ASSIGNMENT
Copy nothing but the lines below running from the line containing "1 | 0.00359 |" through the line containing "met4 | 0 | 0.93 | 4.42", both end lines included.

== Segment start ==

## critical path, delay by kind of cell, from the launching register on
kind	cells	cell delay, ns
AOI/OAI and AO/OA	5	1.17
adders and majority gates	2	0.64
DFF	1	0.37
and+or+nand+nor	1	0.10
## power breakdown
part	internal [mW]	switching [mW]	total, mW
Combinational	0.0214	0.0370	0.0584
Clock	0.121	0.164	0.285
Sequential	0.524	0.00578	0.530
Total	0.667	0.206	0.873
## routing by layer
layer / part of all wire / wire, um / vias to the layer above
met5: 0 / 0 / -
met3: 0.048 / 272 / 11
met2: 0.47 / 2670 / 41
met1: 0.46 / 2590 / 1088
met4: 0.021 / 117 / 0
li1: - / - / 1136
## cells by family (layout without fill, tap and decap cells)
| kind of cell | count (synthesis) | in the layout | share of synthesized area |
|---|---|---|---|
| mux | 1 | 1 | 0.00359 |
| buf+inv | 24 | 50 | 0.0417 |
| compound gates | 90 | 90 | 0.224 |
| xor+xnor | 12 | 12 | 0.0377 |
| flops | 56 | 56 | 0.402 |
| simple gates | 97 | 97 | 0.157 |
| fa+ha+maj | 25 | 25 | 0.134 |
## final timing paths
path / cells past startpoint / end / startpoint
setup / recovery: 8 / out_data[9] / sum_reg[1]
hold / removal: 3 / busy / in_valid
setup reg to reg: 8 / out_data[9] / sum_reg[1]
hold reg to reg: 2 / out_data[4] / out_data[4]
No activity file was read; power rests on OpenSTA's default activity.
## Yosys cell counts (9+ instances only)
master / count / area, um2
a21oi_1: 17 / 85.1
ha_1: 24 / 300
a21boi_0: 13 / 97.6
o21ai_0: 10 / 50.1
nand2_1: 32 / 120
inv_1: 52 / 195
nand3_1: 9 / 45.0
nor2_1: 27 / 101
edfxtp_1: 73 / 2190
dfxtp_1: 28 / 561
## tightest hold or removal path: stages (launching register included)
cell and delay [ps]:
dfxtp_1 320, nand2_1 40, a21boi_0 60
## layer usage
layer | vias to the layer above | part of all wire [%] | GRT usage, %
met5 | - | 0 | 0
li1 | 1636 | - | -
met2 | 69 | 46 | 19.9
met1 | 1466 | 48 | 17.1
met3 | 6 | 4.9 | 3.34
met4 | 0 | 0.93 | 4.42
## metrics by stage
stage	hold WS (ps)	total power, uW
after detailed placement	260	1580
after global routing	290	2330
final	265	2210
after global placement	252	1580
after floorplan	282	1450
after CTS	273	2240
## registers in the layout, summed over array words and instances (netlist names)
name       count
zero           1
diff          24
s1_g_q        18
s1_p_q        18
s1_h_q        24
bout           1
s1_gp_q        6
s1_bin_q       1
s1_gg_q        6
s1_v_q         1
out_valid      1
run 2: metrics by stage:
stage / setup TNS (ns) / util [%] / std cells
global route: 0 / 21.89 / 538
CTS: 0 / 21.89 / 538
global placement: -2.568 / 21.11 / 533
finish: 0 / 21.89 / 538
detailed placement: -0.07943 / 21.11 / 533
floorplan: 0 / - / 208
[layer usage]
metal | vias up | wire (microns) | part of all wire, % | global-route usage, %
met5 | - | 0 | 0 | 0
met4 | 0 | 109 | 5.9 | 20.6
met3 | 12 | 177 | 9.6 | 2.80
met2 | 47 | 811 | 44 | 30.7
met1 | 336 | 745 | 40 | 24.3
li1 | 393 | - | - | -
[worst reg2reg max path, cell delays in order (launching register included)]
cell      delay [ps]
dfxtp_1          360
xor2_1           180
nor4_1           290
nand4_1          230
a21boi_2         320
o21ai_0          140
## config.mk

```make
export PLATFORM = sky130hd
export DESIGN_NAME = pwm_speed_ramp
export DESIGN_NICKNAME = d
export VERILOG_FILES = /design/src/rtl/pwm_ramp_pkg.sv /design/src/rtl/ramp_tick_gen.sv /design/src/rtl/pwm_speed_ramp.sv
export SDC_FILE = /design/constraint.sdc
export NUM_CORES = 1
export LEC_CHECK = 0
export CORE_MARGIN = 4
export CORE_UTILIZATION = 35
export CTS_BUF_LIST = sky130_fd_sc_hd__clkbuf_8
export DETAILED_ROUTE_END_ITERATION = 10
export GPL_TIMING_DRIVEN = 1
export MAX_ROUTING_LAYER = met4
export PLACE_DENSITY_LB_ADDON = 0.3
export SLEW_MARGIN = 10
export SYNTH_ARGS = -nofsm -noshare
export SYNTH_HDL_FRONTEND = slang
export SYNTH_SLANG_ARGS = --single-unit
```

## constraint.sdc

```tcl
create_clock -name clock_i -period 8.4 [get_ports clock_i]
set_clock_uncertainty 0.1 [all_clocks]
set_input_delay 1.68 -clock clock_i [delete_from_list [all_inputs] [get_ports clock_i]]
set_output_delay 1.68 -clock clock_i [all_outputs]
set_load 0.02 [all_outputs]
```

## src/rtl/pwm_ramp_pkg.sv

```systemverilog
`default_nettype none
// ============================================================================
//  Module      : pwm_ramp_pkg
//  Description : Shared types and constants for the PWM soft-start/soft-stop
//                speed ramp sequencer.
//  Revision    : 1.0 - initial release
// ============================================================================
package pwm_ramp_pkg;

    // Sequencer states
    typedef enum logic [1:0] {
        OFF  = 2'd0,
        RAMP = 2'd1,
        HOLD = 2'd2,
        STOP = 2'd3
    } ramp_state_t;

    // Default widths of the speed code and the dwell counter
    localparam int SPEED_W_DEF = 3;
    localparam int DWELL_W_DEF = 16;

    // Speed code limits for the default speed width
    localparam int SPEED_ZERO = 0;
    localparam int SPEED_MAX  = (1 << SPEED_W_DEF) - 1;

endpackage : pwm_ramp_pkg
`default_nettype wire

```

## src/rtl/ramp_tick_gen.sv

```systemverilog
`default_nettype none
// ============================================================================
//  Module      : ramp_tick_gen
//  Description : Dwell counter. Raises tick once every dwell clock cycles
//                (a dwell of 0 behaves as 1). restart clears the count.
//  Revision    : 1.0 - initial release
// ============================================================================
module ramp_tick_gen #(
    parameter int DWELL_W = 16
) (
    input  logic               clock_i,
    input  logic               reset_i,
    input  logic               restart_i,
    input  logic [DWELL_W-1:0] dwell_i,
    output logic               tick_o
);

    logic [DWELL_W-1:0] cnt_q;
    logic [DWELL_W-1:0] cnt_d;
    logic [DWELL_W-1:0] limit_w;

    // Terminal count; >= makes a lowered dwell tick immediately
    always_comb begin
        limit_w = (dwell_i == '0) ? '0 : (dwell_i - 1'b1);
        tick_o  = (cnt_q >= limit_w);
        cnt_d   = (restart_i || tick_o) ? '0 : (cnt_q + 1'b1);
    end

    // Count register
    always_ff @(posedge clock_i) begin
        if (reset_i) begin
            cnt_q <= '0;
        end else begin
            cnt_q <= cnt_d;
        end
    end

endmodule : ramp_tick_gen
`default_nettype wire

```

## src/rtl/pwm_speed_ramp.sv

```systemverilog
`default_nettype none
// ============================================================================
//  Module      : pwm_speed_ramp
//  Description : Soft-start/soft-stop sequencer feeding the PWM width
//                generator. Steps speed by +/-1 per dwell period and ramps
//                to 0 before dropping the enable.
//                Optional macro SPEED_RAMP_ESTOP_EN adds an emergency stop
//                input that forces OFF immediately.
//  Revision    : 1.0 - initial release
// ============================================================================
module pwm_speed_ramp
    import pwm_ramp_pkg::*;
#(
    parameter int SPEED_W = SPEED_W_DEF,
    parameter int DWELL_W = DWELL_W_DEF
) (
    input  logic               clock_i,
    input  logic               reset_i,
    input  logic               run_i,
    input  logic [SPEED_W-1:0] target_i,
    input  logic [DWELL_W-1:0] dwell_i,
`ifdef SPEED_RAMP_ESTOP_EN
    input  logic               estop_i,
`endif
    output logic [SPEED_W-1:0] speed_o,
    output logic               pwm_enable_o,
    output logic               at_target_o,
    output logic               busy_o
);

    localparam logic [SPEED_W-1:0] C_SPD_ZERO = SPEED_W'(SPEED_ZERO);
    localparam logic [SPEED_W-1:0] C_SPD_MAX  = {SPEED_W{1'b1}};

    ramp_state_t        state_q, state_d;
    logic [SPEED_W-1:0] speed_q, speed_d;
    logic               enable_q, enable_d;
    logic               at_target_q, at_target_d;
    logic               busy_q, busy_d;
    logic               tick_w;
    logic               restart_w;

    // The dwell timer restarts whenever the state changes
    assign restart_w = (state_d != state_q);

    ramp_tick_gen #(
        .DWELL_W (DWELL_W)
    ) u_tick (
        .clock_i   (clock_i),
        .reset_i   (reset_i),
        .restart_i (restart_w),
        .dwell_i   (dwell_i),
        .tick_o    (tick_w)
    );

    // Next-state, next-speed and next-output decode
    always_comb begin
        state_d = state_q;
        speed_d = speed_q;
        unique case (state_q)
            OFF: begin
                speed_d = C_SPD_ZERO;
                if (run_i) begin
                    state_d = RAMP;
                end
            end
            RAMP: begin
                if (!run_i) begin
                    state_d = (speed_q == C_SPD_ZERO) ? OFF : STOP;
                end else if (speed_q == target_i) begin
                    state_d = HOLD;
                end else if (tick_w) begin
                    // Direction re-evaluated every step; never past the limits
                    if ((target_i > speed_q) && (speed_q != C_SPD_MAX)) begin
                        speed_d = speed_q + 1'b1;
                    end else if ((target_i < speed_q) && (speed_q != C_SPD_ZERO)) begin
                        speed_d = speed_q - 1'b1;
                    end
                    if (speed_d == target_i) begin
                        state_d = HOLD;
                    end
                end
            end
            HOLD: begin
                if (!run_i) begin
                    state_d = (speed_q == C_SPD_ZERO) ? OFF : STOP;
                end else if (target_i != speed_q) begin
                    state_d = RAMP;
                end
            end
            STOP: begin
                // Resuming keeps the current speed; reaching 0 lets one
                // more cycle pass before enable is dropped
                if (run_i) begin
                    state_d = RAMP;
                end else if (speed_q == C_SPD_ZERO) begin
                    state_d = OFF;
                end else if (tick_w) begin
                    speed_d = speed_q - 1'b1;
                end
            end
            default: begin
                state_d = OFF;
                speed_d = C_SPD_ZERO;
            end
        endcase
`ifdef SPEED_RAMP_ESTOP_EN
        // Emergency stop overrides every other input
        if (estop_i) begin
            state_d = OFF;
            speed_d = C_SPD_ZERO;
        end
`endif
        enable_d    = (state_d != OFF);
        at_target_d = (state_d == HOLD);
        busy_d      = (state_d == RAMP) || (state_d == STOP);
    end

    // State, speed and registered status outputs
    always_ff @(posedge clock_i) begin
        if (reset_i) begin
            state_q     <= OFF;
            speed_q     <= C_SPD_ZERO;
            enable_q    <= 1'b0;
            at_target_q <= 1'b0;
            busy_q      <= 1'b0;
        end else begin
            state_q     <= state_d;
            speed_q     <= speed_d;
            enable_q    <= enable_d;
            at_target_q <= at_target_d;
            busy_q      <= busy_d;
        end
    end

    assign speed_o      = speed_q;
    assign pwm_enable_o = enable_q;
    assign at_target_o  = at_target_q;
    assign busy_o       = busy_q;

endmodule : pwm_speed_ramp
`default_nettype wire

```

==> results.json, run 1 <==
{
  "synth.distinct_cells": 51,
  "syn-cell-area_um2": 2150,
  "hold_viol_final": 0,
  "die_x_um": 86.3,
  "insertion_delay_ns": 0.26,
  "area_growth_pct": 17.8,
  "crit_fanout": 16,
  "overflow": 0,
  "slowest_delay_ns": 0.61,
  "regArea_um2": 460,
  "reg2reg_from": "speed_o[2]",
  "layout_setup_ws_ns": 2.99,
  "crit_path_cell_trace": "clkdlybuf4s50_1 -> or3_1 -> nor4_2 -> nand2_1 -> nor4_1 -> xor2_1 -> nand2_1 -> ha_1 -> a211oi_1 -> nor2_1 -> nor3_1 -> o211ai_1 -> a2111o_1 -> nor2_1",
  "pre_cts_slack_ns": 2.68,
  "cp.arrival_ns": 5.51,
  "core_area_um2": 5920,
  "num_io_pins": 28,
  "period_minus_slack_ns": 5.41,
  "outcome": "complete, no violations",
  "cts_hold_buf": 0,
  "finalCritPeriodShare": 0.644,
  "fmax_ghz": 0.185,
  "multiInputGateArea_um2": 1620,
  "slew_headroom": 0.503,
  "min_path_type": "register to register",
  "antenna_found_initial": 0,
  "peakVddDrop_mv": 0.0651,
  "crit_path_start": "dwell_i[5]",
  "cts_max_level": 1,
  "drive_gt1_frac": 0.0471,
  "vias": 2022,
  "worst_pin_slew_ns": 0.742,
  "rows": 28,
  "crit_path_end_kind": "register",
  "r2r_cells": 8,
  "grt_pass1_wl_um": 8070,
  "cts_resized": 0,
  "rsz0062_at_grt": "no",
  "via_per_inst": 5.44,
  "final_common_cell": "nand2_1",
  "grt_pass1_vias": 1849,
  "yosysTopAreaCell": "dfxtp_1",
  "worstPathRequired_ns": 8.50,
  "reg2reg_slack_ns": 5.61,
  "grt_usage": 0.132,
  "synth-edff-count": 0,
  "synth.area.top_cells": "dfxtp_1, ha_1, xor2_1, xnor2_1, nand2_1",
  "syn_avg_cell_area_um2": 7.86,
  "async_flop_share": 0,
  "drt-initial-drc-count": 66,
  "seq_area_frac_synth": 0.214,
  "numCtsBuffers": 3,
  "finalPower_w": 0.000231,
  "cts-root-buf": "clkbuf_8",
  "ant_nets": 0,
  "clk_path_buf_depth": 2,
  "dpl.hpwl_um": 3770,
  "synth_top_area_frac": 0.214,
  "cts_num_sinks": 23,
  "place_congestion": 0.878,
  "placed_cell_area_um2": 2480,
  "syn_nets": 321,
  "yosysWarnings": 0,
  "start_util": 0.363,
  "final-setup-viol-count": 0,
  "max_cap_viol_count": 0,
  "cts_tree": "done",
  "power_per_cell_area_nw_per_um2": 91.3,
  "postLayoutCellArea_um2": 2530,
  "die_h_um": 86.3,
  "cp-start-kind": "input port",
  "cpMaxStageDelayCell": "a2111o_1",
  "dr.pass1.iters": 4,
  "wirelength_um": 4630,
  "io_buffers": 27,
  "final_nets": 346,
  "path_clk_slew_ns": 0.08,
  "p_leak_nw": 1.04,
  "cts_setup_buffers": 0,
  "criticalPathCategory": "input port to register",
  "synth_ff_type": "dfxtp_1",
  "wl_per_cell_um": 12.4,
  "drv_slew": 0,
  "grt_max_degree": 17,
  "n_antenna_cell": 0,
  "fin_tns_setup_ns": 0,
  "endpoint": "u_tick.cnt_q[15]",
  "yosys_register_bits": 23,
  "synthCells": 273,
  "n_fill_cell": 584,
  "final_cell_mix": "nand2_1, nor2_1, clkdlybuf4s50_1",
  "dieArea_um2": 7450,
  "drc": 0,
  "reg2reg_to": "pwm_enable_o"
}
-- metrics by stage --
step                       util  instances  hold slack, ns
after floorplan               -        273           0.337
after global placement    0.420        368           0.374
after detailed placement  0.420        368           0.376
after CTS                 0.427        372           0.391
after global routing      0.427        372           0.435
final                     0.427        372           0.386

== Segment end ==
== Segment start ==

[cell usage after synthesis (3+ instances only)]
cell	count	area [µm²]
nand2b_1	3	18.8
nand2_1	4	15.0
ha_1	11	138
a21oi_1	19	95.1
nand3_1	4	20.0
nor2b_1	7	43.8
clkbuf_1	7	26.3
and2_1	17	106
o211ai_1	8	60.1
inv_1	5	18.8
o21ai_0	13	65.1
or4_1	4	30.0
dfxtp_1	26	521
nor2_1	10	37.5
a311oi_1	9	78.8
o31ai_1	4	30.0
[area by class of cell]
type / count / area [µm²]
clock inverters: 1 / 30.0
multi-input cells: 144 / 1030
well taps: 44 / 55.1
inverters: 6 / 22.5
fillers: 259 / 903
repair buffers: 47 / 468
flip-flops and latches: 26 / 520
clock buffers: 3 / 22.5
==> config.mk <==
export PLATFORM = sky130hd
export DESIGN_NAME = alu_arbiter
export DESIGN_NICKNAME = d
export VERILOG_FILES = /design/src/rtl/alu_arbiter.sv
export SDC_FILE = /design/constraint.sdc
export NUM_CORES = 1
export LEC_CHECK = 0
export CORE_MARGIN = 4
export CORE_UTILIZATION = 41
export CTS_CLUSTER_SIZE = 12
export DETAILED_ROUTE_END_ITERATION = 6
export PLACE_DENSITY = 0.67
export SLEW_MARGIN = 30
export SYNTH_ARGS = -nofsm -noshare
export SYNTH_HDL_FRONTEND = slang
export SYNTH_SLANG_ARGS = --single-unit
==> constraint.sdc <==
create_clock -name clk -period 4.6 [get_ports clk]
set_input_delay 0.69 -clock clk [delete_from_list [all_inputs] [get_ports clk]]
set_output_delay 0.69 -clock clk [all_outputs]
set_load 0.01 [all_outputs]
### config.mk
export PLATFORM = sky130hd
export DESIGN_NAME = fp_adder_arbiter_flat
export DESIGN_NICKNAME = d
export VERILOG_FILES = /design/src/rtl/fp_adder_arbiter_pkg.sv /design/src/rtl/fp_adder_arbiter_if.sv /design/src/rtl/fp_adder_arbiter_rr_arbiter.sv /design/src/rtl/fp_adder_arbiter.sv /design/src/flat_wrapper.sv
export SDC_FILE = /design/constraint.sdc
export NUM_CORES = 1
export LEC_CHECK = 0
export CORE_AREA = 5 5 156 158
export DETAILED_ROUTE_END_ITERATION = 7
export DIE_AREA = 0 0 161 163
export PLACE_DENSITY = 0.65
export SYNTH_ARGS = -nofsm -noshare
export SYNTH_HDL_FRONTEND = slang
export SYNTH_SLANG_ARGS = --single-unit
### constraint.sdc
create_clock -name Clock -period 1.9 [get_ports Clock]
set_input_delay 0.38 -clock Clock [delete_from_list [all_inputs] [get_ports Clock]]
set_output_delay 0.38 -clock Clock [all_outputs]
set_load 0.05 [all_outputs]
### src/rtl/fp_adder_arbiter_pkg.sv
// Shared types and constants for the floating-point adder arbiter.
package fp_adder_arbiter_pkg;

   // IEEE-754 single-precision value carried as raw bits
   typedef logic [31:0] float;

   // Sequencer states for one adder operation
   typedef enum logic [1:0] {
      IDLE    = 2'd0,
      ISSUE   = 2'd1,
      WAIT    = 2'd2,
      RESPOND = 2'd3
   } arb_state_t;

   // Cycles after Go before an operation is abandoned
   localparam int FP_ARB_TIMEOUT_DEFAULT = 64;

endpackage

== Segment end ==

WRITTEN ANSWER
| mux | 1 | 1 | 0.00359 |
| buf+inv | 24 | 50 | 0.0417 |
| compound gates | 90 | 90 | 0.224 |
| xor+xnor | 12 | 12 | 0.0377 |
| flops | 56 | 56 | 0.402 |
| simple gates | 97 | 97 | 0.157 |
| fa+ha+maj | 25 | 25 | 0.134 |
## final timing paths
path / cells past startpoint / end / startpoint
setup / recovery: 8 / out_data[9] / sum_reg[1]
hold / removal: 3 / busy / in_valid
setup reg to reg: 8 / out_data[9] / sum_reg[1]
hold reg to reg: 2 / out_data[4] / out_data[4]
No activity file was read; power rests on OpenSTA's default activity.
## Yosys cell counts (9+ instances only)
master / count / area, um2
a21oi_1: 17 / 85.1
ha_1: 24 / 300
a21boi_0: 13 / 97.6
o21ai_0: 10 / 50.1
nand2_1: 32 / 120
inv_1: 52 / 195
nand3_1: 9 / 45.0
nor2_1: 27 / 101
edfxtp_1: 73 / 2190
dfxtp_1: 28 / 561
## tightest hold or removal path: stages (launching register included)
cell and delay [ps]:
dfxtp_1 320, nand2_1 40, a21boi_0 60
## layer usage
layer | vias to the layer above | part of all wire [%] | GRT usage, %
met5 | - | 0 | 0
li1 | 1636 | - | -
met2 | 69 | 46 | 19.9
met1 | 1466 | 48 | 17.1
met3 | 6 | 4.9 | 3.34
met4 | 0 | 0.93 | 4.42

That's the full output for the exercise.